Use of a minimum perturbation approach to predict TIM mutant structures.

A minimum perturbation conformational search approach is used to model the structures of the yeast triosephosphate isomerase (TIM) single mutant in which the catalytic base Glu165 is changed to Asp, and the double mutant in which Glu165 is changed to Asp and Ser96 to Pro. In chicken TIM this double mutant is referred to as a pseudo-revertant because some of the catalytic activity lost due to the first mutation is regained when the second mutation occurs. Three minimum energy structures were calculated for the Asp165 conformation in the yeast TIM single mutant and another three for the double mutant. One of the calculated minimum energy conformations for Asp165 in the E165D structure agrees well with the X-ray structure. However, this conformation is not that of the lowest energy and is not one of the three most common conformers for Asp found by Ponder and Richards.

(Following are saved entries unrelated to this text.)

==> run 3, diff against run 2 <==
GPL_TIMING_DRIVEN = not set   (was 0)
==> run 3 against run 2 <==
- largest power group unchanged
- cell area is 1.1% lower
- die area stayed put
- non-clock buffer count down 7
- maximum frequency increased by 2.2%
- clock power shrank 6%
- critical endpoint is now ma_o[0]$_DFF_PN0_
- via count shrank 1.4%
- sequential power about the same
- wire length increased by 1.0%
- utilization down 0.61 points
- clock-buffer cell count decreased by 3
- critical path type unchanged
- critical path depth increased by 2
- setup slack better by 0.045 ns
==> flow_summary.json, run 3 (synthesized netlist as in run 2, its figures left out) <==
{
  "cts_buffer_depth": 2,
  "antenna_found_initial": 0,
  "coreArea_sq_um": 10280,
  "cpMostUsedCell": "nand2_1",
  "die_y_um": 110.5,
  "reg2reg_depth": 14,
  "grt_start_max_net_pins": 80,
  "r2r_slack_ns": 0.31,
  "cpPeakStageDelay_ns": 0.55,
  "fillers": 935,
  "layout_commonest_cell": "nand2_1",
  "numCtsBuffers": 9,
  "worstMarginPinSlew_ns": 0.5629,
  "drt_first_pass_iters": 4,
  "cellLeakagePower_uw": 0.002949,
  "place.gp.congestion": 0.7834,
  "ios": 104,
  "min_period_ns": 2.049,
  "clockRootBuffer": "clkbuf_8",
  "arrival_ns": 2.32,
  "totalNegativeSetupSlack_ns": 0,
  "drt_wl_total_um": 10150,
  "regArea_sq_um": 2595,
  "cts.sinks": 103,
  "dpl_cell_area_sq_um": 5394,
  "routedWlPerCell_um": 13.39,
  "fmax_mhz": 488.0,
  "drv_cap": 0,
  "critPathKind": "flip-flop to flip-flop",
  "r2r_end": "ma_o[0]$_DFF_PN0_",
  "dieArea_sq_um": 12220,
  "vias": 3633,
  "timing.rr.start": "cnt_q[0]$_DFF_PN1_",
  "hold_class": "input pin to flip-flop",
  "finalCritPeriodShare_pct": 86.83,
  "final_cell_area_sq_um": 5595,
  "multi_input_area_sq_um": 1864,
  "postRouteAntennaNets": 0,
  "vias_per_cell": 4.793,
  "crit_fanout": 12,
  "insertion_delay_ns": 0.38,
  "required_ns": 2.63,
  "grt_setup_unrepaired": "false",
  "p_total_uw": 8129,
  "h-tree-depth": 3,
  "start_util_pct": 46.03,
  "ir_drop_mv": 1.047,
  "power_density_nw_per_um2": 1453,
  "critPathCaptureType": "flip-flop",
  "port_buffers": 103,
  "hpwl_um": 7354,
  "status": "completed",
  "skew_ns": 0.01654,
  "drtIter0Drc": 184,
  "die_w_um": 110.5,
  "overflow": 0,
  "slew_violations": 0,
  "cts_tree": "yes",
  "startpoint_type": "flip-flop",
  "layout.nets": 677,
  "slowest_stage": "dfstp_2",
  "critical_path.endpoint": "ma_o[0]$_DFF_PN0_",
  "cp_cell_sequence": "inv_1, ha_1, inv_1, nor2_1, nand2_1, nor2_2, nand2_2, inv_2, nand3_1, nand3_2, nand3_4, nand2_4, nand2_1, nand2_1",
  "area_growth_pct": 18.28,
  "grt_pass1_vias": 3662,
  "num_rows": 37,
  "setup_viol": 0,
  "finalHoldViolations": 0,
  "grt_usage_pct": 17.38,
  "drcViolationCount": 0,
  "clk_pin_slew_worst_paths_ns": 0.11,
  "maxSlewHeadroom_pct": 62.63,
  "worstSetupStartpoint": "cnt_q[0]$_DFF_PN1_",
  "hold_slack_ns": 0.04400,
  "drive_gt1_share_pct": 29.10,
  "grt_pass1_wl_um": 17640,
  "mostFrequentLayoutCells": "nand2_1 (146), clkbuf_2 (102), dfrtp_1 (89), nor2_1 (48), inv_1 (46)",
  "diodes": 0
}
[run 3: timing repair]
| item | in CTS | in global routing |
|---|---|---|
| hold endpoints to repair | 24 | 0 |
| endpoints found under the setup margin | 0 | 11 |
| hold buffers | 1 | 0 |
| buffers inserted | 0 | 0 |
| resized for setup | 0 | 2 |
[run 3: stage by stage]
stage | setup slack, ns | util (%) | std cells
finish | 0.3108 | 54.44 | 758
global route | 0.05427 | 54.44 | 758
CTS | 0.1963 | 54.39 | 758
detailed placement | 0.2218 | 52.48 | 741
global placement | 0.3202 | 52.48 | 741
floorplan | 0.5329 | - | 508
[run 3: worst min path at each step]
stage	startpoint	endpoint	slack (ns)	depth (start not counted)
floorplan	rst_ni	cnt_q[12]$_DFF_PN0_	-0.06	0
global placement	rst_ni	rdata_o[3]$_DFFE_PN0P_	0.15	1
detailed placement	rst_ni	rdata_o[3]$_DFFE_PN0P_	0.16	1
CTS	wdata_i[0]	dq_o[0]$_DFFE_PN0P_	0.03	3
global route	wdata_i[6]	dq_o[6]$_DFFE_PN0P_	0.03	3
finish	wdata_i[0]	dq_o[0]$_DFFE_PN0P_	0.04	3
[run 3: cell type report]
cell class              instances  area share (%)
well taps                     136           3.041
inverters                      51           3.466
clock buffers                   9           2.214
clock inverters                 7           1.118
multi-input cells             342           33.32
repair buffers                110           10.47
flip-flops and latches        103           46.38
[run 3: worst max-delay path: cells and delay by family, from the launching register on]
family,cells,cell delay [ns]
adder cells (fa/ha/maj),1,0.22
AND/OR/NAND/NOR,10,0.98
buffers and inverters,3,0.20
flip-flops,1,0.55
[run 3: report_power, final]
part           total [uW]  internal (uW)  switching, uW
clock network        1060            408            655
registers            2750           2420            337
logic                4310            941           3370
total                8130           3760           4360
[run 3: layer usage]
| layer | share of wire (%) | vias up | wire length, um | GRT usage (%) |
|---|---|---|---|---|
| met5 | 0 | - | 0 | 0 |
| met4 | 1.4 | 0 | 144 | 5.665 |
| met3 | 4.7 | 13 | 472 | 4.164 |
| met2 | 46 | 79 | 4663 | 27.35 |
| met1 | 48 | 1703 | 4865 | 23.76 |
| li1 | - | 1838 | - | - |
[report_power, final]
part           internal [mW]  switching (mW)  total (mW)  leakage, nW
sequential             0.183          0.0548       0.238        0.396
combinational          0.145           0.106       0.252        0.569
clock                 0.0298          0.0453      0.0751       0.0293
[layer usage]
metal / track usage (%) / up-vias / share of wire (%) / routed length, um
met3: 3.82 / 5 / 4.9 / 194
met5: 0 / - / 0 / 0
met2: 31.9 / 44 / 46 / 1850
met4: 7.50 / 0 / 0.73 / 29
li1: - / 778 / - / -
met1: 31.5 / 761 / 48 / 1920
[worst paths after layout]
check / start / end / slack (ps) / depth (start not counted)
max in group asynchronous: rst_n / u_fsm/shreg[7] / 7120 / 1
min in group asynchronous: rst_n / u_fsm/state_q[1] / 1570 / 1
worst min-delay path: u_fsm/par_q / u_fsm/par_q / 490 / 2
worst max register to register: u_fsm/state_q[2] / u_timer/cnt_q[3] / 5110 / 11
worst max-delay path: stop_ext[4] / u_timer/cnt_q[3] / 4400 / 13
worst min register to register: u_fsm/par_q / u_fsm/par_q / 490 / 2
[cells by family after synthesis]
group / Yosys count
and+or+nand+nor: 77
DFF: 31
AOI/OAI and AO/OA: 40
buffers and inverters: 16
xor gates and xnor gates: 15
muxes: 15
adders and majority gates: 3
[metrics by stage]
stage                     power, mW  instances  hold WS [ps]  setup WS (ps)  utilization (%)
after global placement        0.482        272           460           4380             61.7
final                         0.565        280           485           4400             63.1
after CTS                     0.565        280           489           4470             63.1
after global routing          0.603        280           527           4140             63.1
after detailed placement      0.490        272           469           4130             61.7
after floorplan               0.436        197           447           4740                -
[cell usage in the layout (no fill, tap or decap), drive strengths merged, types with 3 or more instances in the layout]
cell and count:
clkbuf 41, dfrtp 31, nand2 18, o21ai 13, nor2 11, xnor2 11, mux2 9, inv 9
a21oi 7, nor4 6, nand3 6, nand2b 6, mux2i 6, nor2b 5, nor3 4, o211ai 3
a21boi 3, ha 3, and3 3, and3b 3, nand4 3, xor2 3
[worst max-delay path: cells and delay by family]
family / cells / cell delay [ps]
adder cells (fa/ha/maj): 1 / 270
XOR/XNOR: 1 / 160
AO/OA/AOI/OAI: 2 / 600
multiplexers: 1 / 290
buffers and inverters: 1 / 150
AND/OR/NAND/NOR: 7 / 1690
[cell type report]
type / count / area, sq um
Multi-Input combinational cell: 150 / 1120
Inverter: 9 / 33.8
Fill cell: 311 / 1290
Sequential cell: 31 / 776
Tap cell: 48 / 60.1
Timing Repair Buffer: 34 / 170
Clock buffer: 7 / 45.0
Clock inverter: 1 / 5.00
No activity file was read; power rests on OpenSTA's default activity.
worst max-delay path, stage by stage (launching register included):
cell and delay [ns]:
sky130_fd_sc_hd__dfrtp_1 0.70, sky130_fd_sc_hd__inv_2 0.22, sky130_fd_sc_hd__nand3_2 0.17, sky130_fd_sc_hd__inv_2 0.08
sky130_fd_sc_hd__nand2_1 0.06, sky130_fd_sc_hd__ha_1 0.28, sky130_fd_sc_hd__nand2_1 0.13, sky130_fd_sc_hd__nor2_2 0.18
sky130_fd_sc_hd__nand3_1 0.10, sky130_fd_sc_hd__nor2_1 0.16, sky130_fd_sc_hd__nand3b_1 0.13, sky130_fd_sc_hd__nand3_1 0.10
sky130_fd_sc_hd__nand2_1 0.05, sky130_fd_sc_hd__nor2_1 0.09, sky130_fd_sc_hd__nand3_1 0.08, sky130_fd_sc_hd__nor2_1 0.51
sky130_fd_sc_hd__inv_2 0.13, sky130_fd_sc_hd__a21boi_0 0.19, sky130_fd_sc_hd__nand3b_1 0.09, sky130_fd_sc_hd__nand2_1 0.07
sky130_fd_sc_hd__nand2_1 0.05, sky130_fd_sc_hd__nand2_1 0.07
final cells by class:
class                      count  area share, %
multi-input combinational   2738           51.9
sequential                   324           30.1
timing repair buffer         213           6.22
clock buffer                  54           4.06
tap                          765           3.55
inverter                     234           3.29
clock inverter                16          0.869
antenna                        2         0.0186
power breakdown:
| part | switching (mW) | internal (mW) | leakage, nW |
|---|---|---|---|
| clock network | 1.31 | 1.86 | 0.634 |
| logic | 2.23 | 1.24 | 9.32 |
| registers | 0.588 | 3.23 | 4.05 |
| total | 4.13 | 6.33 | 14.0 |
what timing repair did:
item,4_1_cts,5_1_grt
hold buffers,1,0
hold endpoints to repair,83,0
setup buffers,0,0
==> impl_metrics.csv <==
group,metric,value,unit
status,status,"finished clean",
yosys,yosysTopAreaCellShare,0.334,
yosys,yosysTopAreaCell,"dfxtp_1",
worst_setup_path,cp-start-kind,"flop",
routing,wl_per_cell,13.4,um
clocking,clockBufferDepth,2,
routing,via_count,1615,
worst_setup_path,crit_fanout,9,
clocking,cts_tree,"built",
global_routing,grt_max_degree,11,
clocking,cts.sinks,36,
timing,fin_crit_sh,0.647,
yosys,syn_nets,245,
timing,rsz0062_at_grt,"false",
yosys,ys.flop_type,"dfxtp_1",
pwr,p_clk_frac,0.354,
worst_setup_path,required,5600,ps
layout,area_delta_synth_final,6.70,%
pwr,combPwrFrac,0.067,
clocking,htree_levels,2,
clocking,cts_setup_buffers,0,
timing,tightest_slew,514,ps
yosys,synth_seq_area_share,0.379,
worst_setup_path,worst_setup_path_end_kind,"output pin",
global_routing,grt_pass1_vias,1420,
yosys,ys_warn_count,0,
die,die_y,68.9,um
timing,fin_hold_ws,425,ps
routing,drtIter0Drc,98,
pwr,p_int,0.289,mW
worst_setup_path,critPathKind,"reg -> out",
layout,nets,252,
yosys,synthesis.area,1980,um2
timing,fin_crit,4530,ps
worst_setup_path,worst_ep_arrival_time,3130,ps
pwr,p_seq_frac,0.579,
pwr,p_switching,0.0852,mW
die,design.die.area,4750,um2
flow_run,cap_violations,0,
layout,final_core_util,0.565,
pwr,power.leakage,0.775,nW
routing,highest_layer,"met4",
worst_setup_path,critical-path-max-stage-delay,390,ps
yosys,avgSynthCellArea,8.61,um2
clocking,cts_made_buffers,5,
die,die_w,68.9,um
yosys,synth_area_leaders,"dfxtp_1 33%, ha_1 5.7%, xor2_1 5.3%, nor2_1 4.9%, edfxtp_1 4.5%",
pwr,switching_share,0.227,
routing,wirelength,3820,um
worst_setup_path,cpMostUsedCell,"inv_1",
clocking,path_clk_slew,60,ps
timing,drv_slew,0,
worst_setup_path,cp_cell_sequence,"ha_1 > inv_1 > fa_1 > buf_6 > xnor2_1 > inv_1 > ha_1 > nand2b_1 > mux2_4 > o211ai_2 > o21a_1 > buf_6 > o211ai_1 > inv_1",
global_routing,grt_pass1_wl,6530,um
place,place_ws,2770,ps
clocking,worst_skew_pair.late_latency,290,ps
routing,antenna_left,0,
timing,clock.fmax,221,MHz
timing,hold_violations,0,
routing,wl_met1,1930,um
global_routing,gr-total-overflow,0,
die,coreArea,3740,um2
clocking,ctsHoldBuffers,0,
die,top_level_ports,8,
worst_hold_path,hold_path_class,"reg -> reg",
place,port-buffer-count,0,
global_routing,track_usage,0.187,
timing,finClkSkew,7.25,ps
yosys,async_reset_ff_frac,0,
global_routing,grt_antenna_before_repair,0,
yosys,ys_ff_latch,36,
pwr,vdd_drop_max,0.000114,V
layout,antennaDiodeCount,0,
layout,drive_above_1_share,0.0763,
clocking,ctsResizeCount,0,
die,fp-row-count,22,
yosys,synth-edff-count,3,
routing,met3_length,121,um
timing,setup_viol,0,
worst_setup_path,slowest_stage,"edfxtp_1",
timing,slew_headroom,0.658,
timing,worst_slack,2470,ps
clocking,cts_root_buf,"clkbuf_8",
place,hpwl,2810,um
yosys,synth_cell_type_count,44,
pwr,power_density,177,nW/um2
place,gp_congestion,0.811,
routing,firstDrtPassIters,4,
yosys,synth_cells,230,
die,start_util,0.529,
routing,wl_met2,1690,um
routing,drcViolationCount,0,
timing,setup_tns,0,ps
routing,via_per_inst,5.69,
## config.mk

```make
export PLATFORM = sky130hd
export DESIGN_NAME = link_speed_bringup
export DESIGN_NICKNAME = d
export VERILOG_FILES = /design/src/rtl/lsb_pkg.sv /design/src/rtl/lsb_datapath.sv /design/src/rtl/lsb_ctrl.sv /design/src/rtl/link_speed_bringup.sv
export SDC_FILE = /design/constraint.sdc
export NUM_CORES = 1
export LEC_CHECK = 0
export BUFFER_PORTS_ARGS = -buffer_cell sky130_fd_sc_hd__buf_2
export CAP_MARGIN = 20
export CORE_ASPECT_RATIO = 0.9
export CORE_MARGIN = 2
export CORE_UTILIZATION = 32
export CTS_CLUSTER_DIAMETER = 150
export DETAILED_ROUTE_END_ITERATION = 12
export PLACE_DENSITY = 0.54
export SLEW_MARGIN = 10
export SYNTH_ARGS = -nofsm -noshare
export SYNTH_HDL_FRONTEND = slang
export SYNTH_SLANG_ARGS = --single-unit
```

## constraint.sdc

```tcl
create_clock -name clk -period 3.1 [get_ports clk]
set_input_delay 0.62 -clock clk [delete_from_list [all_inputs] [get_ports clk]]
set_output_delay 0.62 -clock clk [all_outputs]
set_load 0.03 [all_outputs]
```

This suggests that when an amino acid is introduced it may not be able to conform to the more general rules that apply to protein structures of evolutionary origin. While the van der Waals energy largely determines the allowed minima, the relative ranking of the final minima is determined by electrostatic effects and can therefore be affected by the inclusion of crystal waters in the calculation. When the E165D calculation is repeated with an active-site water molecule fixed in its E165D X-ray structure position, the relative ranking of the minima shifts and the X-ray conformation for Asp165 is the lowest interaction energy conformer. Two of the E165D calculated minimum energy structures are essentially identical to two of the S96P/E165D minima. All of the calculated minima for both the E165D and S96P/E165D mutants position the Asp side chain such that the anti-orbital, and not the more basic syn-orbital, of the carboxylate would be utilized for proton abstraction. This observation may explain why the chicken TIM S96P/E165D mutant, for which the X-ray structure indicates that the syn-orbital is used, is a pseudo-revertant while the yeast TIM double mutant is not; no X-ray structure is available for the latter. The multiplicity of minima found in the present analysis makes clear that predicting the exact orientation of a single side chain is not as simple as might be expected.